== Records ==
----------
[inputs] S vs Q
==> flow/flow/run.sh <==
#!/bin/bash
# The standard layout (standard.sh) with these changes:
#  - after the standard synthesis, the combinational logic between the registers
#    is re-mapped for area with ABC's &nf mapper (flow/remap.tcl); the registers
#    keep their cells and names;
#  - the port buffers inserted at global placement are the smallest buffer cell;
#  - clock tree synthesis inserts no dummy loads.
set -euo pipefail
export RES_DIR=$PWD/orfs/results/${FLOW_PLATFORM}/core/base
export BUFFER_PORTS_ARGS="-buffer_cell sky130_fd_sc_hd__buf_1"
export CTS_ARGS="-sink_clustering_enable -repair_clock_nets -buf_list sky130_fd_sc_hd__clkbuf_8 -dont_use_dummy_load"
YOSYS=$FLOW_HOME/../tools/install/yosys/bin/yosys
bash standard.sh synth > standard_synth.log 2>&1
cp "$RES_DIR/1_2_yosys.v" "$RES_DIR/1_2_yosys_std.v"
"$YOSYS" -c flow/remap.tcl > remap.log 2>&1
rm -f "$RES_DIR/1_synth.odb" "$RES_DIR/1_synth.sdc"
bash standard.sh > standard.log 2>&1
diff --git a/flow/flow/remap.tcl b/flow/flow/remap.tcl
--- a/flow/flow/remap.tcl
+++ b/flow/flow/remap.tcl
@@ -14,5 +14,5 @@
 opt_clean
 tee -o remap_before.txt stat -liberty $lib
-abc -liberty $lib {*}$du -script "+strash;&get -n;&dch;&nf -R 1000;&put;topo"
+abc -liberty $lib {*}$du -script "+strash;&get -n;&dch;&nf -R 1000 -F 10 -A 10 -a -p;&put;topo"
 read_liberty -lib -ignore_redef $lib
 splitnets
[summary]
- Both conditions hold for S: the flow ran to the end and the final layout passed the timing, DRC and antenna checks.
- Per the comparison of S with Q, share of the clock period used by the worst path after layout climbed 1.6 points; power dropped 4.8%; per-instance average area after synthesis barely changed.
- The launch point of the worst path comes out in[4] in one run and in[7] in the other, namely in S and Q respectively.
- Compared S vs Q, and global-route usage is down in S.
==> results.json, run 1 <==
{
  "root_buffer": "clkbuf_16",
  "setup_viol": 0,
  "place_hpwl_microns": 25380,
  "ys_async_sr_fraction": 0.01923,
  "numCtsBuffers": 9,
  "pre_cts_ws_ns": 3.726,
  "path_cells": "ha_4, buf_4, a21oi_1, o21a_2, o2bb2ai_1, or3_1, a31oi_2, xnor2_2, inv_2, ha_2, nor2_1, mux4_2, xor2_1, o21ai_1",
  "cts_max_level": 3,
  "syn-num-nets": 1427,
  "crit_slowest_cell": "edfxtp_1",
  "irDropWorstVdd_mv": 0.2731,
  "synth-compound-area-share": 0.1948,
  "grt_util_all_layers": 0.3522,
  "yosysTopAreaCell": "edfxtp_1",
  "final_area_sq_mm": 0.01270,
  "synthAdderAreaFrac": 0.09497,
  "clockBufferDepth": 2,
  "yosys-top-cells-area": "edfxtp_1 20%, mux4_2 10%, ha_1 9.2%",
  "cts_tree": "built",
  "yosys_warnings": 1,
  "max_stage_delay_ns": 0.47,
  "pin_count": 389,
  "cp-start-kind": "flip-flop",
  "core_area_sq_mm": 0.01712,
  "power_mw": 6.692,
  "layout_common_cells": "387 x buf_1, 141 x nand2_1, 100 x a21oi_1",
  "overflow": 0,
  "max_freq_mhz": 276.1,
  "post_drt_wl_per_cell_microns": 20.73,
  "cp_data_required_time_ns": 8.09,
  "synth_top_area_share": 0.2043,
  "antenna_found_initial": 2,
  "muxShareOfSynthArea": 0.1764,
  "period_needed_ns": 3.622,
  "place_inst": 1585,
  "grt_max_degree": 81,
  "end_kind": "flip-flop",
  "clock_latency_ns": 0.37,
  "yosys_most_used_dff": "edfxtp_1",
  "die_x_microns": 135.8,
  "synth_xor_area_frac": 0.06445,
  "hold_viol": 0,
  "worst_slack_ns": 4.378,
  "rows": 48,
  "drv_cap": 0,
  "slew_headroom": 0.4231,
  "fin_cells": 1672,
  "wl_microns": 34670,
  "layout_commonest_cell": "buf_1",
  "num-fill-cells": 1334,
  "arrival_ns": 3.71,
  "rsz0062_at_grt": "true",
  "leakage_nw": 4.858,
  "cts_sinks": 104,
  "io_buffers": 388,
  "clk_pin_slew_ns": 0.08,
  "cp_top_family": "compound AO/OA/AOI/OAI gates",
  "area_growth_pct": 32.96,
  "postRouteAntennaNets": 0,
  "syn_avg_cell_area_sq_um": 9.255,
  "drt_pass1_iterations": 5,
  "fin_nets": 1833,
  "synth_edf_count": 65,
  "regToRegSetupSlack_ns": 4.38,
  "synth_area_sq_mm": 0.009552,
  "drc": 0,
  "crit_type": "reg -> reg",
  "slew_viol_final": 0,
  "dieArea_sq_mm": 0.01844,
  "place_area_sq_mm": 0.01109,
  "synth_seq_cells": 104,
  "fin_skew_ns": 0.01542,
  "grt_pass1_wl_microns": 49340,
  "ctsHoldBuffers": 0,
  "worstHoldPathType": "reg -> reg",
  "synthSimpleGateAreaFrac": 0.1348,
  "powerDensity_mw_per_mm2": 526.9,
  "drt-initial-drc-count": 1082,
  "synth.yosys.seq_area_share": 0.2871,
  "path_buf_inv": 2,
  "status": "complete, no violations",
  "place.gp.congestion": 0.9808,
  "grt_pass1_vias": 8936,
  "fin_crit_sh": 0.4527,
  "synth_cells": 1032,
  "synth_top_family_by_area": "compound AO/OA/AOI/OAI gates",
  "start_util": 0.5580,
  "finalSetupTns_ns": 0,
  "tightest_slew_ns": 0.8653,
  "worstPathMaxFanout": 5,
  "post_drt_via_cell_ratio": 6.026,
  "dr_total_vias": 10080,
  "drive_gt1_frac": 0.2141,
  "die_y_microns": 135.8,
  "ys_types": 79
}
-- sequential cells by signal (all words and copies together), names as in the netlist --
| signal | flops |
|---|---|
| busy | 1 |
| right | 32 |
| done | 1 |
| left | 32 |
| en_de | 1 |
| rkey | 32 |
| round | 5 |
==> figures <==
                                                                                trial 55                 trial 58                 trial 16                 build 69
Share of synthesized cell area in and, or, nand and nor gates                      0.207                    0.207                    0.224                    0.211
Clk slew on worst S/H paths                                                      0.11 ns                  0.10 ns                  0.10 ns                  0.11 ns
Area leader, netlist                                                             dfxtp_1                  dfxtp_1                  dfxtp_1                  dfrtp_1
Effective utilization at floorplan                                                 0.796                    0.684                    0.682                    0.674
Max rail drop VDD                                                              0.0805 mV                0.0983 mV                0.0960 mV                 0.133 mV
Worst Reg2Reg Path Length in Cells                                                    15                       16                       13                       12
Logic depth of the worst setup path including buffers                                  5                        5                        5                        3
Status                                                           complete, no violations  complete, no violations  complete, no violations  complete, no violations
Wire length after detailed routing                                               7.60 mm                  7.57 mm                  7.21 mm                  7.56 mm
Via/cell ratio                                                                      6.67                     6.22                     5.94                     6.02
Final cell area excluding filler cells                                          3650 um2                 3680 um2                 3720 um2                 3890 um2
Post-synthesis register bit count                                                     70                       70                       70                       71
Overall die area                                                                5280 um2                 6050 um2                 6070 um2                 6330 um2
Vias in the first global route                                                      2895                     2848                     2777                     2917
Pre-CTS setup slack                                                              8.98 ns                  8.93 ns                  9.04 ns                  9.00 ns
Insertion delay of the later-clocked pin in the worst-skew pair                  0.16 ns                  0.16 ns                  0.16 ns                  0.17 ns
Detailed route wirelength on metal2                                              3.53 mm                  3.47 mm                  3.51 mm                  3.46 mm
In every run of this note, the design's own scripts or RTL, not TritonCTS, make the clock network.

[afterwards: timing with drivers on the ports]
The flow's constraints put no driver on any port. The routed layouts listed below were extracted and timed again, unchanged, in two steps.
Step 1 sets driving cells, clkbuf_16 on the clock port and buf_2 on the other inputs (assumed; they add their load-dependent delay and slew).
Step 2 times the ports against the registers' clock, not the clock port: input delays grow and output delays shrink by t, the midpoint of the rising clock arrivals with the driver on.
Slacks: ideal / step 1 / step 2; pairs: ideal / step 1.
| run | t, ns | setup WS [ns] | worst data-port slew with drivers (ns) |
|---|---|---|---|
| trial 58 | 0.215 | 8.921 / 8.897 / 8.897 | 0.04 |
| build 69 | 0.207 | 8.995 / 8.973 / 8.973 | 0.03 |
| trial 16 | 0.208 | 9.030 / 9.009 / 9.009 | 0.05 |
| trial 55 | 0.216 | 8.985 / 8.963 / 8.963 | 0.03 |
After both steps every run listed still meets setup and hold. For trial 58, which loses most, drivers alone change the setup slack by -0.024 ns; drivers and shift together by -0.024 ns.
----------
In the entries above, find the line holding "Step 1 sets" and the line holding "Slacks: ideal /"; print both of them and every line between, exactly, and nothing else.

Step 1 sets driving cells, clkbuf_16 on the clock port and buf_2 on the other inputs (assumed; they add their load-dependent delay and slew).
Step 2 times the ports against the registers' clock, not the clock port: input delays grow and output delays shrink by t, the midpoint of the rising clock arrivals with the driver on.
Slacks: ideal / step 1 / step 2; pairs: ideal / step 1.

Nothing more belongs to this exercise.